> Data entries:
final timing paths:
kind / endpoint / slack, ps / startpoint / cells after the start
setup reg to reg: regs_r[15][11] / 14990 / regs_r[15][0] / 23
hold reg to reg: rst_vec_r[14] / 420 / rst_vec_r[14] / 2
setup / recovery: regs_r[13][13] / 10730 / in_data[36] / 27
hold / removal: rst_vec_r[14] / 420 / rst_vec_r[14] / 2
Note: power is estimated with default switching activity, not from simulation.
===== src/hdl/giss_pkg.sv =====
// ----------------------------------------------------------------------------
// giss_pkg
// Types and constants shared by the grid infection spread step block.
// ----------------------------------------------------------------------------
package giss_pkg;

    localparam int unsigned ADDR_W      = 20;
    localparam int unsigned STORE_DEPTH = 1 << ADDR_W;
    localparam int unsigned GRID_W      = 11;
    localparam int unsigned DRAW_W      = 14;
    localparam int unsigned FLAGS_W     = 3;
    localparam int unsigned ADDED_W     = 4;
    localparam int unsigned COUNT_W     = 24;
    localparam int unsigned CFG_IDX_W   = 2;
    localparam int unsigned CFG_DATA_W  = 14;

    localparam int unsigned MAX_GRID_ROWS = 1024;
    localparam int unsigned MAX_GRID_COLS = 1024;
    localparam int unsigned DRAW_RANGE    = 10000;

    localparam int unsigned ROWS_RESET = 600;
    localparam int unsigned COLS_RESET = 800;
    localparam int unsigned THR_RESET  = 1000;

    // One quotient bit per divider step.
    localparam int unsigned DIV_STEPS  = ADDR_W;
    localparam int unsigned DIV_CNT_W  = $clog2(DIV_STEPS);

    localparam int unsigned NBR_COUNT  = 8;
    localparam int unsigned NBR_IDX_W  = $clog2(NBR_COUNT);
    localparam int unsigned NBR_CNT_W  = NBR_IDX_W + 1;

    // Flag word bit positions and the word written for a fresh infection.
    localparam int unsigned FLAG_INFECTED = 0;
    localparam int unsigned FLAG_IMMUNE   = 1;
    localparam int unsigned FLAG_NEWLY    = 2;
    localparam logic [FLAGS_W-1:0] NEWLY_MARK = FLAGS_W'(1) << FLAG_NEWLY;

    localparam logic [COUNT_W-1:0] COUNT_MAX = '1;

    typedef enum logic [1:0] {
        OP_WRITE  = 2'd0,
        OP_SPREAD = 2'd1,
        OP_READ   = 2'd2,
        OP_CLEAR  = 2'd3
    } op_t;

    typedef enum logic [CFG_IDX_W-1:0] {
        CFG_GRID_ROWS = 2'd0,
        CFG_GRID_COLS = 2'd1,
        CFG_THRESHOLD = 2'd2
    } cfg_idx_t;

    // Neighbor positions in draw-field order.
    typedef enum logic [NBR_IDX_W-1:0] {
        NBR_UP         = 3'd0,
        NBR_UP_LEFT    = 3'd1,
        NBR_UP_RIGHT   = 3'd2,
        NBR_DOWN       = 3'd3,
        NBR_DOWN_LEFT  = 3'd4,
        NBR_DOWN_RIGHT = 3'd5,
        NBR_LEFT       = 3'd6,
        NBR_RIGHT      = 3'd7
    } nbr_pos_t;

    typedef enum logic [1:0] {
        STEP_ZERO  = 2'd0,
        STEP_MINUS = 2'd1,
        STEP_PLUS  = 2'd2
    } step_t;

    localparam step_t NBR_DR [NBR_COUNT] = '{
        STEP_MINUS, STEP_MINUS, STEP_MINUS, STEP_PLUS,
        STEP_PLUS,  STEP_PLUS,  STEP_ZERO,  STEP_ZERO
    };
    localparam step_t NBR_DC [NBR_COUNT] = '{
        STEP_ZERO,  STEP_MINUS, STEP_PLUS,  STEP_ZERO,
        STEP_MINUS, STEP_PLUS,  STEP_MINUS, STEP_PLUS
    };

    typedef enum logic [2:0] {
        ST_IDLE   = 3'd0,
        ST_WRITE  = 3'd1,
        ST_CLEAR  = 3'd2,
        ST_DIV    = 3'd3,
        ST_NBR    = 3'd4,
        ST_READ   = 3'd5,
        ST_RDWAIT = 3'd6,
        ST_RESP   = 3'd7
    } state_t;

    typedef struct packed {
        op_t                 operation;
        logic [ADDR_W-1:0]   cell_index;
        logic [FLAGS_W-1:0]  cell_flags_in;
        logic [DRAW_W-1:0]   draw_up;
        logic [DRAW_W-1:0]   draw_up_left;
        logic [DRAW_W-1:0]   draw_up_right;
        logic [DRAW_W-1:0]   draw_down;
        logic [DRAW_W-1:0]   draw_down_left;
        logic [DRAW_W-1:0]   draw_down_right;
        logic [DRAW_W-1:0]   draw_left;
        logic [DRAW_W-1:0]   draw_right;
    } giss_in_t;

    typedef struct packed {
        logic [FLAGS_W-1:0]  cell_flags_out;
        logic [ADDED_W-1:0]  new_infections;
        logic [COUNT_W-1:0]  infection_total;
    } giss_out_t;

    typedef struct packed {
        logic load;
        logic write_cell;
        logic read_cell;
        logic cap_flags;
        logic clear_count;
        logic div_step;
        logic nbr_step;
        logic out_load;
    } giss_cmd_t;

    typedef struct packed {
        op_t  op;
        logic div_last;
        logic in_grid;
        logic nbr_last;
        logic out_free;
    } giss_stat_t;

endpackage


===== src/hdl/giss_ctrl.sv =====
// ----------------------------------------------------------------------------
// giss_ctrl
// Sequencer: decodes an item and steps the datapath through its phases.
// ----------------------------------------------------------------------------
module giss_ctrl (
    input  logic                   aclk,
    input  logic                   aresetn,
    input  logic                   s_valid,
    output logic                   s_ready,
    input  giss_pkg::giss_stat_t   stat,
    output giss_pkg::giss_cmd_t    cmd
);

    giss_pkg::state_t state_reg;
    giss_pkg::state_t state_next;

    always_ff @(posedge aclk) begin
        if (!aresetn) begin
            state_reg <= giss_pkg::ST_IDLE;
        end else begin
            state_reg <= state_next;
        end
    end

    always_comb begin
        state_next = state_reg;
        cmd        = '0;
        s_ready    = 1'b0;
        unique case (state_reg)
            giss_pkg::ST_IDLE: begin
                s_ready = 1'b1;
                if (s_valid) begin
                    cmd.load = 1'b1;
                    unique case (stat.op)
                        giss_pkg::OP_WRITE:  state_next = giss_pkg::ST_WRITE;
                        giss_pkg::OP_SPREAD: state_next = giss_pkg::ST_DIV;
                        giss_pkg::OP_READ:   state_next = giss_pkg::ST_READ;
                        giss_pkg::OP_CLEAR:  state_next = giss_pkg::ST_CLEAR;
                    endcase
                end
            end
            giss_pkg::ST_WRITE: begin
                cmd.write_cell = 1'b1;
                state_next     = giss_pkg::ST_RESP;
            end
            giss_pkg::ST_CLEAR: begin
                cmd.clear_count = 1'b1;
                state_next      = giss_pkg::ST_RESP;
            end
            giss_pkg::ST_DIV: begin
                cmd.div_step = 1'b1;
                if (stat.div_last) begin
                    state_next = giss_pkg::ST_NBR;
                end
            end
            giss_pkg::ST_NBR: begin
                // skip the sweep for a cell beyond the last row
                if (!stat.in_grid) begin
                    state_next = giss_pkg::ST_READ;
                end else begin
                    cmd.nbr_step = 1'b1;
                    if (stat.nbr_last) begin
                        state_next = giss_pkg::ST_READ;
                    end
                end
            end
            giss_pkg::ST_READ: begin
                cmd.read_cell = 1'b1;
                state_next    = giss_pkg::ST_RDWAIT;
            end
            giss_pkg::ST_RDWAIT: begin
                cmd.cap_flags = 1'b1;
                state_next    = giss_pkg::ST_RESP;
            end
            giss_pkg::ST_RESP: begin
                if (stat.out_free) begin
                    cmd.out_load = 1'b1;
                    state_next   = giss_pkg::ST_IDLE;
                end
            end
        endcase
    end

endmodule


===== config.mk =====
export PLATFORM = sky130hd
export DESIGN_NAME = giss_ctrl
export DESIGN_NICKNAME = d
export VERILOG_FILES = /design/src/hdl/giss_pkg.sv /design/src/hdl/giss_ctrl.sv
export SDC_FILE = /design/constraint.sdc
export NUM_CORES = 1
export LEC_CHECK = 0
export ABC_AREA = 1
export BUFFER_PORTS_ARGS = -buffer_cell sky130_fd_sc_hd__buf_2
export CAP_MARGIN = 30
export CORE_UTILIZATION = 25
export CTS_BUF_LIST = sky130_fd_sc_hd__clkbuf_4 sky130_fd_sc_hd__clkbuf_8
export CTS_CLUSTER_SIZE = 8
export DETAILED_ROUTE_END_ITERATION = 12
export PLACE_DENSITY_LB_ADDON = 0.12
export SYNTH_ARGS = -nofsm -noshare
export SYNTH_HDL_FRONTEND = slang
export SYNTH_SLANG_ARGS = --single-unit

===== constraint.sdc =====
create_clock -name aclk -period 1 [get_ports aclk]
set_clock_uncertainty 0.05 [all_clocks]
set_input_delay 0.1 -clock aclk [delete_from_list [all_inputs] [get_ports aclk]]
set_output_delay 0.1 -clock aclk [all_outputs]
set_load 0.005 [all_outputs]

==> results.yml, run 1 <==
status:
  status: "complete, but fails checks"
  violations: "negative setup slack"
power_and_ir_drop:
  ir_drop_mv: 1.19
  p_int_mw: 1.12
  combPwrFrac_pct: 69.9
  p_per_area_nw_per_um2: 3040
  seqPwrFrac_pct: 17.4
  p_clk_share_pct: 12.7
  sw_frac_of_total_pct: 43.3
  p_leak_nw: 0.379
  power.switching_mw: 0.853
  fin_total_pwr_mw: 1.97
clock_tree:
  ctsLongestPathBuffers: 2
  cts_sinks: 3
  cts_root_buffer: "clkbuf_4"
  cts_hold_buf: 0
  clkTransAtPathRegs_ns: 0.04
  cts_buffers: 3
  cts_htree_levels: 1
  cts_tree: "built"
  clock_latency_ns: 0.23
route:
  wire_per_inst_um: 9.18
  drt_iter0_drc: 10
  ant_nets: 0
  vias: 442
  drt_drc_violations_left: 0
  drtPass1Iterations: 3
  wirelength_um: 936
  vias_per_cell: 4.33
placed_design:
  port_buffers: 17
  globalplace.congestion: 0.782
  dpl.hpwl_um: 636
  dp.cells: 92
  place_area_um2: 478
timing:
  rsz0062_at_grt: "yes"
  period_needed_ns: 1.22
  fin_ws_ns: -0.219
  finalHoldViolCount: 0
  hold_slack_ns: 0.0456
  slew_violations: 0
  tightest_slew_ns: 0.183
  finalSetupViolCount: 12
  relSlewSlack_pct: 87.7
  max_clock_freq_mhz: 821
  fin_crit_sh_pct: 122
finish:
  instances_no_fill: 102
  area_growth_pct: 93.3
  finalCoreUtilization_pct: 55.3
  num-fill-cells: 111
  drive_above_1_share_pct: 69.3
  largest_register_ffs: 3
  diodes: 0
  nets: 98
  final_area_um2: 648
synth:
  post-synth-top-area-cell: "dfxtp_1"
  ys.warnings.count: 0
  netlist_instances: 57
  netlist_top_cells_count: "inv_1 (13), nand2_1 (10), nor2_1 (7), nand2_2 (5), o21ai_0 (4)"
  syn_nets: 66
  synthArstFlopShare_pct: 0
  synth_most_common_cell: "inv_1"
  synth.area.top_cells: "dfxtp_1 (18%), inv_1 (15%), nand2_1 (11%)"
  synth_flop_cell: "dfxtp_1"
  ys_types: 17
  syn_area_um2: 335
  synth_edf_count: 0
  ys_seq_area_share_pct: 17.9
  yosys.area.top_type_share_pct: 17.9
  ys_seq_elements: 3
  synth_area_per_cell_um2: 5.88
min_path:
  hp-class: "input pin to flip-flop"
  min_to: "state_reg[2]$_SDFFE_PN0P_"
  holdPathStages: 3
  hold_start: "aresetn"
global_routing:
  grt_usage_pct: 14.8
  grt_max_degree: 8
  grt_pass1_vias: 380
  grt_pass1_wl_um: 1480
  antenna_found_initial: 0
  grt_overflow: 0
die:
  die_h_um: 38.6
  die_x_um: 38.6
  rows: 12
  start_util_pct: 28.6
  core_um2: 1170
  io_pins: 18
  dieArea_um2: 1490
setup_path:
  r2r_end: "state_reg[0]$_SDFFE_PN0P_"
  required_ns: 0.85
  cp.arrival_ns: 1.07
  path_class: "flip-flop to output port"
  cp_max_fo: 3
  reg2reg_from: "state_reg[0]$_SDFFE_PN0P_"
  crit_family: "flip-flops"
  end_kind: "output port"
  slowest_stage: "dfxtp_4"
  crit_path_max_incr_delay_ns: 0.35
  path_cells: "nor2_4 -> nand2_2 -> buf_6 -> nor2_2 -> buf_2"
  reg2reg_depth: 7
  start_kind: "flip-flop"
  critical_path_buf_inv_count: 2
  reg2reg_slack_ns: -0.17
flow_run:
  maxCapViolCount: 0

> TO DO: Reproduce each line of the data containing the word "flip".

> RESULT OF THE TASK:
  hp-class: "input pin to flip-flop"
  path_class: "flip-flop to output port"
  crit_family: "flip-flops"
  start_kind: "flip-flop"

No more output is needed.